The most common complaint that my patients have is joint pains, and the most common complaint joint that they complain about is the knee. Other joints that are often painful include the shoulder, ankle and hip, and stiffness is often present in the hands. The most common, but not the only, cause of stiff and painful joints is osteoarthritis.
Osteoarthritis (or OA) is commonly felt to be a “wear-and-tear” or degenerative disease, but the real cause is much more complex. It starts as a disease of the cartilage lining of joints, with cartilage being lost through trauma or disease. Eventually, the cartilage loss causes inflammation and deformity, and this can get to stage of being irreversible. The patient then becomes unable to live normally, and may become dependent on walking aids, or even lose the ability to walk altogether.

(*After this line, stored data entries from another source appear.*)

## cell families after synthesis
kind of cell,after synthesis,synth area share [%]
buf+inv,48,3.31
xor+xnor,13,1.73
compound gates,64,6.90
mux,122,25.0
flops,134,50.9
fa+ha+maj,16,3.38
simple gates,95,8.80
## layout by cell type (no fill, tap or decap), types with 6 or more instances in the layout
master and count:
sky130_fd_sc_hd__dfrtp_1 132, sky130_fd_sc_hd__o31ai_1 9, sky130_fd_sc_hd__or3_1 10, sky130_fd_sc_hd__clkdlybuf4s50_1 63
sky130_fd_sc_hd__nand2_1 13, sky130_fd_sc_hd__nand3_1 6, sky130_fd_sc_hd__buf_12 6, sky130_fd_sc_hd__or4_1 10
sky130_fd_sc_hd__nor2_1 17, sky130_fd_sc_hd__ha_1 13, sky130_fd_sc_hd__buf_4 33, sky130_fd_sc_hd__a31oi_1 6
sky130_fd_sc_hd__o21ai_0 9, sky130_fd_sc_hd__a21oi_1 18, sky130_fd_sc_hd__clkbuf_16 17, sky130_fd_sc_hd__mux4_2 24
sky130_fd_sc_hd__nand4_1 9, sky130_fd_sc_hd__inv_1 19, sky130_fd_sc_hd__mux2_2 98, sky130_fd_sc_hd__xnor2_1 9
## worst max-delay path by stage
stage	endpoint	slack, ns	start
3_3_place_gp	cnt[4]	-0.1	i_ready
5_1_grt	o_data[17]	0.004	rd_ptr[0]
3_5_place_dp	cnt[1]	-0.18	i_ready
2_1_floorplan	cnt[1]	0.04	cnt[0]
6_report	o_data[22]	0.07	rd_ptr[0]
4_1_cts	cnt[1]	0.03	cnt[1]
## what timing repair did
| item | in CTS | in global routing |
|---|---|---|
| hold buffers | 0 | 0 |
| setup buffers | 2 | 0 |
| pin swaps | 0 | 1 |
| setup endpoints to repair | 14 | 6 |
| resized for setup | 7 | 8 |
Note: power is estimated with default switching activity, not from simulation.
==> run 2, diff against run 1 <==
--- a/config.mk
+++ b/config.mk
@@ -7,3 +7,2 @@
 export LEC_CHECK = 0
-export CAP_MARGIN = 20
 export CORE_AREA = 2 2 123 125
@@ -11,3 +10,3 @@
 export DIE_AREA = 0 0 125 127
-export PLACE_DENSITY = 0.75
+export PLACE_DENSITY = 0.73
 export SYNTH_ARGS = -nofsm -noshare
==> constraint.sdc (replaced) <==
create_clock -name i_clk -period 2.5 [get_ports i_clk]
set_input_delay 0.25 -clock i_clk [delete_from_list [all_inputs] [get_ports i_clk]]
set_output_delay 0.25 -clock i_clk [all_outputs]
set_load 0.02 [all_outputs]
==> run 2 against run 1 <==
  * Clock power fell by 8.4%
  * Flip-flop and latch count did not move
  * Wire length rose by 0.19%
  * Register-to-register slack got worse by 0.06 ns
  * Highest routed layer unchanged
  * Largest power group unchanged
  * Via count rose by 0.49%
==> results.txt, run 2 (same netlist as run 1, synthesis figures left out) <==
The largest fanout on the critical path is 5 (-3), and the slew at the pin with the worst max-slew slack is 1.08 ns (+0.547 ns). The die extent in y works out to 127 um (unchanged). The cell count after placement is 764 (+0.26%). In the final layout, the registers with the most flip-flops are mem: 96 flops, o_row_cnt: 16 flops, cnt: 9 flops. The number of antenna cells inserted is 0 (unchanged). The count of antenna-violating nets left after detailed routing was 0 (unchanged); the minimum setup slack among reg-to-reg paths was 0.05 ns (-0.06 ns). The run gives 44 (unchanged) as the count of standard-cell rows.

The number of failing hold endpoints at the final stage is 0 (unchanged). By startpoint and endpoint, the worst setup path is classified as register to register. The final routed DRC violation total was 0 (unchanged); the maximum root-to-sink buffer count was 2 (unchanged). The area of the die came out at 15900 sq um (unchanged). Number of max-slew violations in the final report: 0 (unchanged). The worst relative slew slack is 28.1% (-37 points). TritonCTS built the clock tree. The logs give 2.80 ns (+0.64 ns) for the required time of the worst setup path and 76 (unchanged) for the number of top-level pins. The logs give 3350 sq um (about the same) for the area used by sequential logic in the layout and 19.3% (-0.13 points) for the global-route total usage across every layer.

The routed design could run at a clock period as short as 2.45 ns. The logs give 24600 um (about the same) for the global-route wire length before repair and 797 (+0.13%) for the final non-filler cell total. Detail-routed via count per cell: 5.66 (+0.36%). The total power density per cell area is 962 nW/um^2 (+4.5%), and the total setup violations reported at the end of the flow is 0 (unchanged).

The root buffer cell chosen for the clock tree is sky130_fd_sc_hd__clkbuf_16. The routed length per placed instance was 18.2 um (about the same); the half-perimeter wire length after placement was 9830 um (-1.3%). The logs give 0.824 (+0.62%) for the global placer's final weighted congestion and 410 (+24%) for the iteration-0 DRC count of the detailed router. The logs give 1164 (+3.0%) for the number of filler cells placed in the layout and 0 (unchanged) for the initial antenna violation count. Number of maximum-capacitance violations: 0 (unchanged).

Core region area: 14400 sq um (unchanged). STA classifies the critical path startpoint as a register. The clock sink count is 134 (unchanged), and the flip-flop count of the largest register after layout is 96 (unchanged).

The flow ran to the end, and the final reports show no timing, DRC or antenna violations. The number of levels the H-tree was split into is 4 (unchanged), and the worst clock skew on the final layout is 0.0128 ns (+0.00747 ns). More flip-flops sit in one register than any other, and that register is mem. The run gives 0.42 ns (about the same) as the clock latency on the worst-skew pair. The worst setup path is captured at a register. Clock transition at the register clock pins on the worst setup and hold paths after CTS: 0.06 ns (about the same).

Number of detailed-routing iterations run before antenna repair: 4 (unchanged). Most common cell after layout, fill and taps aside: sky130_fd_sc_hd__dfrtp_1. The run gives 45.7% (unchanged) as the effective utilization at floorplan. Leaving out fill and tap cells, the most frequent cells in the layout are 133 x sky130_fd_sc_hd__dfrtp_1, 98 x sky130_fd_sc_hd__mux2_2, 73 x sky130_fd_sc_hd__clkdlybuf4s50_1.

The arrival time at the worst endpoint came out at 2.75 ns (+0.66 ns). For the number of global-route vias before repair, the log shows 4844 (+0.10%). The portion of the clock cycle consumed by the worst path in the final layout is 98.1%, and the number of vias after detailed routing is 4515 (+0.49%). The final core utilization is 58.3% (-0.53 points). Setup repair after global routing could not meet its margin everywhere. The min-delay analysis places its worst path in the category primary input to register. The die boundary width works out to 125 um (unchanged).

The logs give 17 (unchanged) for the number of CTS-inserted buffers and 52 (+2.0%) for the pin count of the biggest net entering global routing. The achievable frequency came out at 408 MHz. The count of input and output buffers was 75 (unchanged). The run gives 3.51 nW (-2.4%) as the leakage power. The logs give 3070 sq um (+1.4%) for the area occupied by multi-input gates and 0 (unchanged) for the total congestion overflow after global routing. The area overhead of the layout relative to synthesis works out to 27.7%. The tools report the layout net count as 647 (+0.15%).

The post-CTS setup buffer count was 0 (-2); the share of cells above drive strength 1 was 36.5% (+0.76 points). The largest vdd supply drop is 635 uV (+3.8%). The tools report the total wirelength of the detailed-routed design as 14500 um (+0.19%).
## src/rtl/mem_arbiter.sv

```systemverilog
// Two-port (instruction fetch / data) arbiter onto a single memory command port.
// Round-robin on ties, one access in flight, all outputs registered.
module mem_arbiter #(
  parameter int unsigned CNT_W = 16
) (
  input  logic             clk,
  input  logic             rst,
  input  logic             if_req,
  input  logic [31:0]      if_addr,
  output logic             if_ack,
  output logic [31:0]      if_rdata,
  input  logic             dm_req,
  input  logic [2:0]       dm_rd_ctrl,
  input  logic [1:0]       dm_wr_ctrl,
  input  logic [31:0]      dm_addr,
  input  logic [31:0]      dm_din,
  output logic             dm_ack,
  output logic             dm_err,
  output logic [31:0]      dm_dout,
  output logic             m_en,
  output logic [31:0]      m_addr,
  output logic [2:0]       m_rd_ctrl,
  output logic [1:0]       m_wr_ctrl,
  output logic [31:0]      m_wdata,
  input  logic [31:0]      m_rdata,
  output logic [CNT_W-1:0] if_cnt,
  output logic [CNT_W-1:0] dm_cnt
);

  localparam logic [2:0] RD_NONE = 3'b000;
  localparam logic [2:0] RD_LH   = 3'b011;
  localparam logic [2:0] RD_LHU  = 3'b100;
  localparam logic [2:0] RD_LW   = 3'b101;
  localparam logic [1:0] WR_NONE = 2'b00;
  localparam logic [1:0] WR_SH   = 2'b10;
  localparam logic [1:0] WR_SW   = 2'b11;

  typedef enum logic [1:0] {IDLE, ISSUE, RESP} state_t;

  state_t             state_q, state_d;
  logic               last_dm_q, last_dm_d;
  logic               sel_dm_q, sel_dm_d;
  logic               if_ack_q, if_ack_d;
  logic [31:0]        if_rdata_q, if_rdata_d;
  logic               dm_ack_q, dm_ack_d;
  logic               dm_err_q, dm_err_d;
  logic [31:0]        dm_dout_q, dm_dout_d;
  logic               m_en_q, m_en_d;
  logic [31:0]        m_addr_q, m_addr_d;
  logic [2:0]         m_rd_ctrl_q, m_rd_ctrl_d;
  logic [1:0]         m_wr_ctrl_q, m_wr_ctrl_d;
  logic [31:0]        m_wdata_q, m_wdata_d;
  logic [CNT_W-1:0]   if_cnt_q, if_cnt_d;
  logic [CNT_W-1:0]   dm_cnt_q, dm_cnt_d;

  logic dm_bad, dm_noop, grant_dm;

  // Data command legality, evaluated on the live inputs in IDLE
  always_comb begin
    dm_noop = (dm_rd_ctrl == RD_NONE) && (dm_wr_ctrl == WR_NONE);
    dm_bad  = (dm_rd_ctrl[2:1] == 2'b11)
            || ((dm_rd_ctrl != RD_NONE) && (dm_wr_ctrl != WR_NONE))
            || (((dm_rd_ctrl == RD_LW) || (dm_wr_ctrl == WR_SW)) && (dm_addr[1:0] != 2'b00))
            || (((dm_rd_ctrl == RD_LH) || (dm_rd_ctrl == RD_LHU) || (dm_wr_ctrl == WR_SH))
                && dm_addr[0]);
  end

  always_comb begin
    state_d     = state_q;
    last_dm_d   = last_dm_q;
    sel_dm_d    = sel_dm_q;
    if_ack_d    = 1'b0;
    if_rdata_d  = if_rdata_q;
    dm_ack_d    = 1'b0;
    dm_err_d    = 1'b0;
    dm_dout_d   = dm_dout_q;
    m_en_d      = 1'b0;
    m_addr_d    = 32'h0;
    m_rd_ctrl_d = RD_NONE;
    m_wr_ctrl_d = WR_NONE;
    m_wdata_d   = 32'h0;
    if_cnt_d    = if_cnt_q;
    dm_cnt_d    = dm_cnt_q;
    grant_dm    = 1'b0;

    case (state_q)
      IDLE: begin
        if (if_req || dm_req) begin
          grant_dm  = dm_req && (!if_req || !last_dm_q);
          last_dm_d = grant_dm;
          sel_dm_d  = grant_dm;
          if (!grant_dm) begin
            state_d     = ISSUE;
            m_en_d      = 1'b1;
            m_addr_d    = if_addr;
            m_rd_ctrl_d = RD_LW;
          end else if (dm_bad || dm_noop) begin
            // Nothing reaches memory; answer directly
            state_d   = RESP;
            dm_ack_d  = 1'b1;
            dm_err_d  = dm_bad;
            dm_dout_d = 32'h0;
            dm_cnt_d  = dm_cnt_q + CNT_W'(1);
          end else begin
            state_d     = ISSUE;
            m_en_d      = 1'b1;
            m_addr_d    = dm_addr;
            m_rd_ctrl_d = dm_rd_ctrl;
            m_wr_ctrl_d = dm_wr_ctrl;
            m_wdata_d   = dm_din;
          end
        end
      end
      ISSUE: begin
        state_d = RESP;
        if (sel_dm_q) begin
          dm_ack_d  = 1'b1;
          dm_dout_d = m_rdata;
          dm_cnt_d  = dm_cnt_q + CNT_W'(1);
        end else begin
          if_ack_d   = 1'b1;
          if_rdata_d = m_rdata;
          if_cnt_d   = if_cnt_q + CNT_W'(1);
        end
      end
      RESP: begin
        state_d = IDLE;
      end
      default: begin
        state_d = IDLE;
      end
    endcase
  end

  always_ff @(posedge clk) begin
    if (rst) begin
      state_q     <= IDLE;
      last_dm_q   <= 1'b0;
      sel_dm_q    <= 1'b0;
      if_ack_q    <= 1'b0;
      if_rdata_q  <= 32'h0;
      dm_ack_q    <= 1'b0;
      dm_err_q    <= 1'b0;
      dm_dout_q   <= 32'h0;
      m_en_q      <= 1'b0;
      m_addr_q    <= 32'h0;
      m_rd_ctrl_q <= RD_NONE;
      m_wr_ctrl_q <= WR_NONE;
      m_wdata_q   <= 32'h0;
      if_cnt_q    <= '0;
      dm_cnt_q    <= '0;
    end else begin
      state_q     <= state_d;
      last_dm_q   <= last_dm_d;
      sel_dm_q    <= sel_dm_d;
      if_ack_q    <= if_ack_d;
      if_rdata_q  <= if_rdata_d;
      dm_ack_q    <= dm_ack_d;
      dm_err_q    <= dm_err_d;
      dm_dout_q   <= dm_dout_d;
      m_en_q      <= m_en_d;
      m_addr_q    <= m_addr_d;
      m_rd_ctrl_q <= m_rd_ctrl_d;
      m_wr_ctrl_q <= m_wr_ctrl_d;
      m_wdata_q   <= m_wdata_d;
      if_cnt_q    <= if_cnt_d;
      dm_cnt_q    <= dm_cnt_d;
    end
  end

  assign if_ack    = if_ack_q;
  assign if_rdata  = if_rdata_q;
  assign dm_ack    = dm_ack_q;
  assign dm_err    = dm_err_q;
  assign dm_dout   = dm_dout_q;
  assign m_en      = m_en_q;
  assign m_addr    = m_addr_q;
  assign m_rd_ctrl = m_rd_ctrl_q;
  assign m_wr_ctrl = m_wr_ctrl_q;
  assign m_wdata   = m_wdata_q;
  assign if_cnt    = if_cnt_q;
  assign dm_cnt    = dm_cnt_q;

endmodule

```
**src/rtl/whack_pkg.sv**
```systemverilog
// Shared definitions for the whack-a-mole datapath: difficulty codes, default timings,
// scheduler states and the LFSR seed guard.
package whack_pkg;

  localparam logic [1:0] DIFF_EASY = 2'd0;
  localparam logic [1:0] DIFF_MED  = 2'd1;
  localparam logic [1:0] DIFF_HARD = 2'd2;

  localparam int ON_EASY_MS  = 1000;
  localparam int ON_MED_MS   = 700;
  localparam int ON_HARD_MS  = 450;
  localparam int GAP_BASE_MS = 300;

  // Width of every millisecond length and counter in the scheduler
  localparam int MS_W = 11;

  localparam logic [15:0] LFSR_DEFAULT_SEED = 16'hACE1;

  typedef enum logic [1:0] {
    IDLE = 2'd0,
    GAP  = 2'd1,
    UP   = 2'd2
  } sched_state_t;

  // An all-zero Galois LFSR never leaves zero, so such a seed is swapped out
  function automatic logic [15:0] lfsr_seed_fix(input logic [15:0] seed);
    return (seed == 16'h0000) ? LFSR_DEFAULT_SEED : seed;
  endfunction

endpackage

```
**src/rtl/mole_lfsr.sv**
```systemverilog
// 16-bit Galois LFSR (x^16+x^14+x^13+x^11) with step enable and zero-lock recovery.
// The low OUT_W bits are exported so callers only take what they consume.
module mole_lfsr
  import whack_pkg::*;
#(
  parameter logic [15:0] SEED  = 16'hACE1,
  parameter int          OUT_W = 16
) (
  input  logic             clk,
  input  logic             rst_n,
  input  logic             i_en,
  output logic [OUT_W-1:0] o_rnd
);

  localparam logic [15:0] SEED_EFF = lfsr_seed_fix(SEED);
  localparam logic [15:0] TAPS     = 16'hB400;

  logic [15:0] r_lfsr;
  logic [15:0] w_next;

  if (OUT_W < 1 || OUT_W > 16) begin : g_bad_out_w
    $error("mole_lfsr: OUT_W must be 1..16");
  end

  always_comb begin
    w_next = {1'b0, r_lfsr[15:1]} ^ (r_lfsr[0] ? TAPS : 16'h0000);
    if (r_lfsr == 16'h0000) begin
      w_next = SEED_EFF;
    end
  end

  always_ff @(posedge clk or negedge rst_n) begin
    if (!rst_n) begin
      r_lfsr <= SEED_EFF;
    end else if (i_en) begin
      r_lfsr <= w_next;
    end
  end

  assign o_rnd = r_lfsr[OUT_W-1:0];

endmodule

```
**src/rtl/mole_scheduler.sv**
```systemverilog
// Mole pop-up scheduler: random gap, random hole held up for a difficulty-dependent
// time, and registered hit / miss / wrong pulses for the score counter.
module mole_scheduler
  import whack_pkg::*;
#(
  parameter int          NUM_HOLES = 8,
  parameter int          TICK_DIV  = 100000,
  parameter int          ON_EASY   = ON_EASY_MS,
  parameter int          ON_MED    = ON_MED_MS,
  parameter int          ON_HARD   = ON_HARD_MS,
  parameter int          GAP_BASE  = GAP_BASE_MS,
  parameter logic [15:0] LFSR_SEED = 16'hACE1
) (
  input  logic                 clk,
  input  logic                 rst_n,
  input  logic                 i_enable,
  input  logic [1:0]           i_difficulty,
  input  logic [NUM_HOLES-1:0] i_hit_btn,
  output logic [NUM_HOLES-1:0] o_mole_leds,
  output logic                 o_mole_active,
  output logic                 o_hit_pulse,
  output logic                 o_miss_pulse,
  output logic                 o_wrong_pulse
);

  localparam int HW      = $clog2(NUM_HOLES);
  localparam int PW      = (TICK_DIV > 1) ? $clog2(TICK_DIV) : 1;
  localparam int GAP_MAX = GAP_BASE + 255;
  localparam int LEN_MAX = (GAP_MAX > ON_EASY) ? GAP_MAX : ON_EASY;

  localparam logic [PW-1:0]        TICK_LAST = PW'(TICK_DIV - 1);
  localparam logic [NUM_HOLES-1:0] ONE_HOT0  = {{(NUM_HOLES-1){1'b0}}, 1'b1};

  if (NUM_HOLES < 2 || NUM_HOLES > 16 || (NUM_HOLES & (NUM_HOLES - 1)) != 0) begin : g_bad_holes
    $error("mole_scheduler: NUM_HOLES must be a power of two in 2..16");
  end
  if (TICK_DIV < 1) begin : g_bad_tick
    $error("mole_scheduler: TICK_DIV must be at least 1");
  end
  if (LEN_MAX >= (1 << MS_W) || ON_MED >= (1 << MS_W) || ON_HARD >= (1 << MS_W)) begin : g_bad_len
    $error("mole_scheduler: gap/on lengths do not fit the 11-bit ms counter");
  end

  sched_state_t         r_state, w_nxt_state;
  logic [PW-1:0]        r_presc;
  logic                 w_tick;
  logic [7:0]           w_rnd;

  logic [MS_W-1:0]      r_ms, w_nxt_ms, w_ms_inc;
  logic [MS_W-1:0]      r_gap_len, w_nxt_gap, w_gap_new;
  logic [MS_W-1:0]      r_on_len, w_nxt_on, w_on_sel;
  logic [HW-1:0]        r_hole, w_nxt_hole, w_pick;
  logic [HW-1:0]        r_prev, w_nxt_prev;

  logic [NUM_HOLES-1:0] r_leds, w_nxt_leds;
  logic                 r_active, w_nxt_active;
  logic                 r_hit, w_nxt_hit;
  logic                 r_miss, w_nxt_miss;
  logic                 r_wrong, w_nxt_wrong;
  logic                 w_hit_any, w_wrong_any;

  mole_lfsr #(
    .SEED  (LFSR_SEED),
    .OUT_W (8)
  ) u_lfsr (
    .clk   (clk),
    .rst_n (rst_n),
    .i_en  (i_enable),
    .o_rnd (w_rnd)
  );

  // Prescaler is held at zero in IDLE so a fresh GAP is aligned to whole ticks
  always_ff @(posedge clk or negedge rst_n) begin
    if (!rst_n) begin
      r_presc <= '0;
    end else if (!i_enable || r_state == IDLE || w_tick) begin
      r_presc <= '0;
    end else begin
      r_presc <= r_presc + PW'(1);
    end
  end

  assign w_tick    = (r_state != IDLE) && (r_presc == TICK_LAST);
  assign w_ms_inc  = r_ms + MS_W'(1);
  assign w_gap_new = MS_W'(GAP_BASE) + MS_W'(w_rnd);

  always_comb begin
    case (i_difficulty)
      DIFF_EASY: w_on_sel = MS_W'(ON_EASY);
      DIFF_MED:  w_on_sel = MS_W'(ON_MED);
      default:   w_on_sel = MS_W'(ON_HARD);
    endcase
  end

  // Never show the same hole twice in a row; HW-bit add wraps modulo NUM_HOLES
  assign w_pick = (w_rnd[HW-1:0] == r_prev) ? (w_rnd[HW-1:0] + HW'(1)) : w_rnd[HW-1:0];

  assign w_hit_any   = |(i_hit_btn & r_leds);
  assign w_wrong_any = |(i_hit_btn & ~r_leds);

  always_ff @(posedge clk or negedge rst_n) begin
    if (!rst_n) begin
      r_state <= IDLE;
    end else begin
      r_state <= w_nxt_state;
    end
  end

  always_comb begin
    w_nxt_state  = r_state;
    w_nxt_ms     = r_ms;
    w_nxt_gap    = r_gap_len;
    w_nxt_on     = r_on_len;
    w_nxt_hole   = r_hole;
    w_nxt_prev   = r_prev;
    w_nxt_leds   = '0;
    w_nxt_active = 1'b0;
    w_nxt_hit    = 1'b0;
    w_nxt_miss   = 1'b0;
    w_nxt_wrong  = 1'b0;

    if (!i_enable) begin
      w_nxt_state = IDLE;
      w_nxt_ms    = '0;
    end else begin
      case (r_state)
        IDLE: begin
          w_nxt_state = GAP;
          w_nxt_ms    = '0;
          w_nxt_gap   = w_gap_new;
        end

        GAP: begin
          if (w_tick) begin
            if (w_ms_inc >= r_gap_len) begin
              w_nxt_state  = UP;
              w_nxt_ms     = '0;
              w_nxt_hole   = w_pick;
              w_nxt_on     = w_on_sel;
              w_nxt_leds   = ONE_HOT0 << w_pick;
              w_nxt_active = 1'b1;
            end else begin
              w_nxt_ms = w_ms_inc;
            end
          end
        end

        UP: begin
          // A correct press outranks both a concurrent wrong press and a timeout
          if (w_hit_any) begin
            w_nxt_hit   = 1'b1;
            w_nxt_state = GAP;
            w_nxt_ms    = '0;
            w_nxt_prev  = r_hole;
            w_nxt_gap   = w_gap_new;
          end else begin
            w_nxt_wrong = w_wrong_any;
            if (w_tick && (w_ms_inc >= r_on_len)) begin
              w_nxt_miss  = 1'b1;
              w_nxt_state = GAP;
              w_nxt_ms    = '0;
              w_nxt_prev  = r_hole;
              w_nxt_gap   = w_gap_new;
            end else begin
              w_nxt_leds   = r_leds;
              w_nxt_active = 1'b1;
              if (w_tick) begin
                w_nxt_ms = w_ms_inc;
              end
            end
          end
        end

        default: begin
          w_nxt_state = IDLE;
          w_nxt_ms    = '0;
        end
      endcase
    end
  end

  always_ff @(posedge clk or negedge rst_n) begin
    if (!rst_n) begin
      r_ms      <= '0;
      r_gap_len <= '0;
      r_on_len  <= '0;
      r_hole    <= '0;
      r_prev    <= '0;
      r_leds    <= '0;
      r_active  <= 1'b0;
      r_hit     <= 1'b0;
      r_miss    <= 1'b0;
      r_wrong   <= 1'b0;
    end else begin
      r_ms      <= w_nxt_ms;
      r_gap_len <= w_nxt_gap;
      r_on_len  <= w_nxt_on;
      r_hole    <= w_nxt_hole;
      r_prev    <= w_nxt_prev;
      r_leds    <= w_nxt_leds;
      r_active  <= w_nxt_active;
      r_hit     <= w_nxt_hit;
      r_miss    <= w_nxt_miss;
      r_wrong   <= w_nxt_wrong;
    end
  end

  assign o_mole_leds   = r_leds;
  assign o_mole_active = r_active;
  assign o_hit_pulse   = r_hit;
  assign o_miss_pulse  = r_miss;
  assign o_wrong_pulse = r_wrong;

endmodule
```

The prevalence of OA is estimated at 7 – 10% of the whole population, meaning that Malaysia may have 2 million sufferers. In the knee, for example, when the joint is very badly affected by OA, a total knee replacement is often indicated.
While this is major surgery, it is common and highly successful when done by properly qualified and trained Orthopaedic Surgeons. About 500,000 total knee replacements will be done this year in the USA alone! Patients are however becoming more demanding, and as injury and OA start to affect ligaments and cartilage in the young, and the older but still keen athlete, other solutions are needed. We are now looking at ways to repair and reconstruct ligaments and to “re-grow” cartilage using novel techniques. Some of these techniques include the use of biological agents to enhance repair when assisted by arthroscopic techniques. The agents include various growth factors, platelet-rich plasma, and stem cells.
For example, a patient may have a sports injury to partially tear the ligaments on the side of his or her knee. Traditional methods would include immobilization of the knee, but newer techniques may include encouraging movement in a controlled fashion in a knee brace, plus enhancing the body’s own repair capability by using the patient’s own platelet-rich plasma.
Cartilage repair in cases of full-thickness loss can often be achieved by arthroscopically ( using a minimally invasive scope) preparing the site of cartilage loss, the later injecting the affected joint with stem cells, which can either be the patient’s own, or allogenic, ie, cells already growing in a laboratory. Allogenic stem cells, or cells grown in a lab that originate from donated cells, are not immunogenic, and do not need to be tissue matched. Other techniques include obtaining a tiny sample of cartilage from the patient at an initial arthroscopy, growing the cells in a lab, and then re-inserting the cartilage grown into the joint at a second surgery.
It is important to emphasise that some of these are cutting-edge techniques, and may therefore be deemed experimental therapy, but they have shown excellent experimental, and clinical results.
Often, a combination of techniques is used, for example, reconstructing a ruptured knee ligament using the patient’s own tissue as a biological graft (for example, an arthroscopic Anterior Cruciate Ligament reconstruction as recently done for the world’s premier golfer), followed by stem cell therapy to repair associated cartilage loss, plus specific physiotherapy prescribed for the problem. The goal of our therapy is to get the person injured back to their previous level of activity, including sporting activity!
Pantai Hospital Kuala Lumpur has recently set up a new centre of excellence, the Spine and Joint Centre. Here, surgeons with an interest in either spine injury and disease, or joint injury and disease are based, in a multi-disciplinary environment with a dedicated physiotherapy service attached, meaning that we can monitor our patients closely after our intervention, and adjust treatment on an individualised basis. This leads to optimal results, and satisfaction.